◆ YOUR INSTRUCTIONS
Only one stretch of the data below should be repeated: the lines from the line containing "synth-warning-count = 2" through the line containing "synthesis.area_per_instance_sq_um = 5.96", inclusive, exactly as they are.

◆ SUPPLIED DATA
==> flow/design.v <==
module lab4iram1B(CLK, RESET, ADDR, Q);
  input         CLK;
  input         RESET;
  input  [7:0]  ADDR;
  output [15:0] Q;
  reg    [15:0] mem[0:127];  
  wire   [6:0]  saddr;
  integer       i;
  assign saddr = ADDR[7:1];
  assign Q = mem[saddr];
  always @(posedge CLK) begin
    if(RESET) begin
      mem[0]  <= 16'b1111000000000001;  
      mem[1]  <= 16'b0101000101111111;  
      mem[2]  <= 16'b0010101001111010;  
      mem[3]  <= 16'b0010101010111011;  
      mem[4]  <= 16'b0100101001000000;  
      mem[5]  <= 16'b0100101010111111;  
      mem[6]  <= 16'b0110010011000001;  
      mem[7]  <= 16'b1111000011011001;  
      mem[8]  <= 16'b1111001011011101;  
      mem[9]  <= 16'b1111000011100000;  
      mem[10]  <= 16'b1111001000001100;  
      mem[11]  <= 16'b1111010000010011;  
      mem[12]  <= 16'b0110010011000001;  
      mem[13]  <= 16'b1111000011011001;  
      mem[14]  <= 16'b1111001011011101;  
      mem[15]  <= 16'b1111100011100000;  
      mem[16]  <= 16'b1111001000001100;  
      mem[17]  <= 16'b1111010000010011;  
      mem[18]  <= 16'b0110010011000001;  
      mem[19]  <= 16'b1111000011011001;  
      mem[20]  <= 16'b1111001011011101;  
      mem[21]  <= 16'b1111100011100000;  
      mem[22]  <= 16'b1111001000001100;  
      mem[23]  <= 16'b1111010000010011;  
      mem[24]  <= 16'b0110010011000001;  
      mem[25]  <= 16'b1111000011011001;  
      mem[26]  <= 16'b1111001011011101;  
      mem[27]  <= 16'b1111100011100000;  
      mem[28]  <= 16'b0100101100111110;  
      mem[29]  <= 16'b0010101100111100;  
      mem[30]  <= 16'b0100101100111101;  
      for(i = 31; i < 128; i = i + 1) begin
        mem[i] <= 16'b0000000000000000;
      end
    end
  end
endmodule
==> flow/run.sh <==
#!/bin/bash
# OpenROAD 26Q1-2900-gdf79404cd8, Yosys 0.63+post, stock flow scripts
make -C /OpenROAD-flow-scripts/flow DESIGN_CONFIG=/design/flow/config.mk WORK_HOME=/design/flow/orfs finish
==> flow/config.mk <==
export PLATFORM = sky130hd
export DESIGN_NAME = lab4iram1B
export DESIGN_NICKNAME = lab4iram1B
export VERILOG_FILES = /design/flow/design.v
export SDC_FILE = /design/flow/constraint.sdc
export NUM_CORES = 4
export LEC_CHECK = 1
export CORE_AREA = 10 10 73 73
export DIE_AREA = 0 0 83 83
==> flow/constraint.sdc <==
current_design lab4iram1B

set clk_period 3.8
set clk_io_pct 0.2

create_clock -name clk0 -period $clk_period [get_ports {CLK}]

set non_clock_inputs [all_inputs -no_clocks]
set_input_delay [expr $clk_period * $clk_io_pct] -clock clk0 $non_clock_inputs
set_output_delay [expr $clk_period * $clk_io_pct] -clock clk0 [all_outputs]
==> results.cfg <==
; yosys + openroad results
[status]
run_status = finished clean

[route]
routed_wirelength_mm = 2.49
avgRoutedWirePerCell_microns = 13.4
ant_nets = 0
via_count = 958
insertedDiodeCount = 0
detail_route.first_pass.iterations = 4
drc_marker_count_from_the_first_detailed_route_iteration = 157
vias_per_cell = 5.15
remaining_drc_errors = 0

[critical_path]
crit_path_cell_trace = clkdlybuf4s50_1 -> buf_4 -> and3_1 -> a21oi_1 -> a21oi_1 -> nor3_1 -> clkdlybuf4s50_1
end_kind = primary output
max_stage_delay_ps = 570
timing.setup.critical_path_class = in -> out
critPathLaunchType = input port
crit_arrival_ps = 2790
worst-path-max-fanout = 13
crit_path_top_delay_cell = sky130_fd_sc_hd__clkdlybuf4s50_1
required_ps = 3040

[global_routing]
global_routing_usage_on_met2 = 0.0957
remaining_global_route_overflow = 0
grt_start_max_net_pins = 38
grt_pass1_vias = 856
grt.met3_usage = 0.0128
grt_util_all_layers = 0.0655
grt_antenna_before_repair = 0
met1_usage = 0.0994
grt_first_pass_wirelength_mm = 4.13
globalRoute.busiestLayer = met1

[pwr]
p_leak_nw = 0.345
post-layout-total-power_mw = 0.104
power.density_nw_per_um2 = 103
power.ir.vdd_worst_mv = 0.0519

[place]
port_buffer_cells = 23
placer_congestion_estimate = 0.876
detailedPlacementHpwl_mm = 1.87

[synthesis]
synth-warning-count = 2
yosys_area_sq_um = 727
syn-cell-area_sq_um = 727
top_area_frac = 0.103
synth_cell_types = 41
syn-instance-count = 122
synthesis.area_per_instance_sq_um = 5.96
top_cells_by_area = sky130_fd_sc_hd__a21oi_1 10%, sky130_fd_sc_hd__nor2_1 7.7%, sky130_fd_sc_hd__o21ai_0 6.9%, sky130_fd_sc_hd__a31oi_1 4.3%, sky130_fd_sc_hd__buf_2 4.1%
ys_cells = 122
synth_sequential_area_ratio = 0
synth_area_leader_cell = sky130_fd_sc_hd__a21oi_1

[sta]
max_clock_freq_mhz = 281
finalClockPeriodUsage = 0.935
final.min_clock_period_ps = 3550
tightest_slew_ps = 375
finalSetupViolations = 0
final.setup.tns_ps = 0
timing.final.max_slew_violations = 0
slew_headroom = 0.749
rsz0062_at_grt = no
worst_hold_slack_ps = 2620
hold_violations = 0

[final_layout]
flop-count = 0
area.sequential_sq_um = 0
drive_above_1_share = 0.0797
final_cell_mix = 23 x sky130_fd_sc_hd__clkdlybuf4s50_1, 15 x sky130_fd_sc_hd__nor2_1, 15 x sky130_fd_sc_hd__a21oi_1
final_common_cell = sky130_fd_sc_hd__clkdlybuf4s50_1
clock_buffer_count = 0
syn2layout_area_growth_pct = 38.2

[hold_path]
timing.hold.worst.class = in -> out
min_to = Q[15]
hold_path_startpoint = ADDR[6]
hold-path-cell-count = 5

[clock_tree]
cts_hold_repair.buffers = 0
post_cts_resize_count = 0
post-cts-setup-buffers = 0

[floorplan]
floorplan.initialDensity = 0.194
die.size.x_microns = 83
rows = 22
die_outline_area_sq_um = 6890
io_pins = 26
core_area_sq_um = 3740
die_h_microns = 83

[flow_run]
openroad.warnings = 30
drv_cap = 0
[cells by family (layout without fill, tap and decap cells)]
group           Yosys count  in the layout  synth area share
compound gates           53             53             0.465
xor+xnor                  2              2            0.0241
buf+inv                  17             33             0.139
simple gates             50             50             0.372
[Yosys cell counts (2+ instances only)]
| cell type | number |
|---|---|
| sky130_fd_sc_hd__o21ai_0 | 10 |
| sky130_fd_sc_hd__a211oi_1 | 3 |
| sky130_fd_sc_hd__inv_1 | 3 |
| sky130_fd_sc_hd__a21oi_1 | 15 |
| sky130_fd_sc_hd__nor2_1 | 15 |
| sky130_fd_sc_hd__clkbuf_1 | 2 |
| sky130_fd_sc_hd__buf_6 | 2 |
| sky130_fd_sc_hd__o31ai_1 | 2 |
| sky130_fd_sc_hd__nand2_1 | 5 |
| sky130_fd_sc_hd__a221oi_1 | 2 |
| sky130_fd_sc_hd__xor2_1 | 2 |
| sky130_fd_sc_hd__nand4_1 | 2 |
| sky130_fd_sc_hd__nand2b_1 | 4 |
| sky130_fd_sc_hd__or2_1 | 3 |
| sky130_fd_sc_hd__nand3_1 | 4 |
| sky130_fd_sc_hd__buf_4 | 4 |
| sky130_fd_sc_hd__and3_1 | 2 |
| sky130_fd_sc_hd__buf_2 | 6 |
| sky130_fd_sc_hd__a31oi_1 | 5 |
| sky130_fd_sc_hd__o22ai_1 | 2 |
| sky130_fd_sc_hd__nor3_1 | 4 |
| sky130_fd_sc_hd__a2bb2oi_1 | 2 |
| sky130_fd_sc_hd__nor2b_1 | 2 |
| sky130_fd_sc_hd__o21ai_1 | 3 |
| sky130_fd_sc_hd__or2_2 | 2 |
[report_power, final]
part           total [mW]  switching, mW  internal (mW)
clock                   0              0              0
combinational       0.104         0.0527         0.0511
sequential              0              0              0
total               0.104         0.0527         0.0511
[worst max-delay path: cells and delay by family]
family                 cells  cell delay [ps]
buffers and inverters      3             1330
AND/OR/NAND/NOR            2              420
AND-OR/OR-AND              2              280
[per-stage QoR]
| step | instance area [sq um] | utilization | cells | setup WS [ps] |
|---|---|---|---|---|
| 3_5_place_dp | 1000 | 0.268 | 186 | 274 |
| 4_1_cts | 1000 | 0.268 | 186 | 254 |
| 6_report | 1000 | 0.268 | 186 | 245 |
| 3_3_place_gp | 1000 | 0.268 | 186 | 218 |
| 5_1_grt | 1000 | 0.268 | 186 | 47.6 |
| 2_1_floorplan | 727 | - | 122 | 1520 |
[layer usage]
layer	wire length [microns]	vias up
li1	-	487
met1	1220	424
met2	1050	45
met3	215	2
met4	6	0
met5	0	-
[area by class of cell]
| cell class | instances | area, sq um |
|---|---|---|
| Tap cell | 48 | 60.1 |
| Timing Repair Buffer | 30 | 308 |
| Multi-Input combinational cell | 105 | 626 |
| Inverter | 3 | 11.3 |
| Fill cell | 440 | 2740 |
[worst max-delay path by stage]
stage	startpoint	to	slack, ps	cells past startpoint
CTS	ADDR[5]	Q[0]	250	7
global route	ADDR[5]	Q[0]	50	7
finish	ADDR[5]	Q[0]	250	7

◆ RESPONSE BELOW
synth-warning-count = 2
yosys_area_sq_um = 727
syn-cell-area_sq_um = 727
top_area_frac = 0.103
synth_cell_types = 41
syn-instance-count = 122
synthesis.area_per_instance_sq_um = 5.96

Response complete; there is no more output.